The strong undercurrent of pent-up rage and bitterness in American society is all the more powerful because it goes unmentioned and unattended. This is how acquaintances described John Muhammad, the 17-year military veteran, failed businessman, failed father and husband. His former business partner commented, “You know, it seems like I can remember him being bitter, just bitter about life.”

Muhammad’s ties to the Nation of Islam could only nourish such bitterness. With its own misanthropic and racist view of American society, the group headed by Minister Louis Farrakhan contends that blacks and whites can never live together in harmony—although it should be noted that many of Muhammad’s alleged victims were black.

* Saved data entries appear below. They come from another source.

## config.mk

```make
export PLATFORM = sky130hd
export DESIGN_NAME = spi_cmd_master
export DESIGN_NICKNAME = d
export VERILOG_FILES = /design/src/rtl/spi_cmd_pkg.sv /design/src/rtl/spi_frame_engine.sv /design/src/rtl/spi_cmd_seq.sv /design/src/rtl/spi_cmd_master.sv
export SDC_FILE = /design/constraint.sdc
export NUM_CORES = 1
export LEC_CHECK = 0
export ABC_AREA = 1
export CELL_PAD_IN_SITES_DETAIL_PLACEMENT = 0
export CELL_PAD_IN_SITES_GLOBAL_PLACEMENT = 2
export CORE_MARGIN = 2
export CORE_UTILIZATION = 35
export DETAILED_ROUTE_END_ITERATION = 8
export HOLD_SLACK_MARGIN = 0.06
export PLACE_DENSITY = 0.83
export REMOVE_ABC_BUFFERS = 1
export SYNTH_ARGS = -nofsm -noshare
export SYNTH_HDL_FRONTEND = slang
export SYNTH_SLANG_ARGS = --single-unit
```

## constraint.sdc

```tcl
create_clock -name clk -period 5.2 [get_ports clk]
set_input_delay 0.78 -clock clk [delete_from_list [all_inputs] [get_ports clk]]
set_output_delay 0.78 -clock clk [all_outputs]
set_load 0.05 [all_outputs]
```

And then, more significantly, one comes to the role of the US military, which almost inevitably turns up at some point or another in these tragic tales. The military connection often provides the spark that transforms “ordinary, everyday” anger into a violent, life-threatening outburst.

Since the end of the draft the US military has become a haven for confused and alienated individuals, many of whom were on the verge of being pushed into the lumpenproletariat. An army of “volunteers” is far more removed from society than one composed of conscripts. The recruits come under the influence of a fundamentally undemocratic institution, which, moreover, in the case of the American armed forces in the recent period, has been transformed into a global killing machine.

And when such individuals are released into the general population? They are even less prepared for everyday life. What will be the consequences for American society, for example, of the demobilization of the forces responsible for a new and bloody invasion and occupation of Iraq? We have already seen the killings at Ft. Bragg, North Carolina, a major base for US Special Forces. Four career soldiers killed their wives in the space of six weeks this past summer, three of them shortly after returning from missions in Afghanistan.

The media expresses its outrage that the serial sniper could treat human life with such callous disregard. But from what source did Muhammad absorb such an attitude? An individual hoping to maintain his sanity and humanity could hardly do worse than participate in one of America’s colonial adventures, such as the Gulf War, in which Iraqis were slaughtered indiscriminately as “ragheads.” Another notorious killer, Timothy McVeigh, was also a Gulf War veteran. This is the conflict whose lesson, according to the Wall Street Journal, was that “force works.”

All of this, into which one must add the easy availability of deadly weapons, makes up a lethal witches’ brew of rage, confusion and hopelessness. A few of the most susceptible fall prey to a murderous psychosis. Tragic and disastrous as such psychosis is, however, it is the fate of only a tiny percentage of the population. The same conditions must compel wide layers of the population to look for answers of a broader social and political character.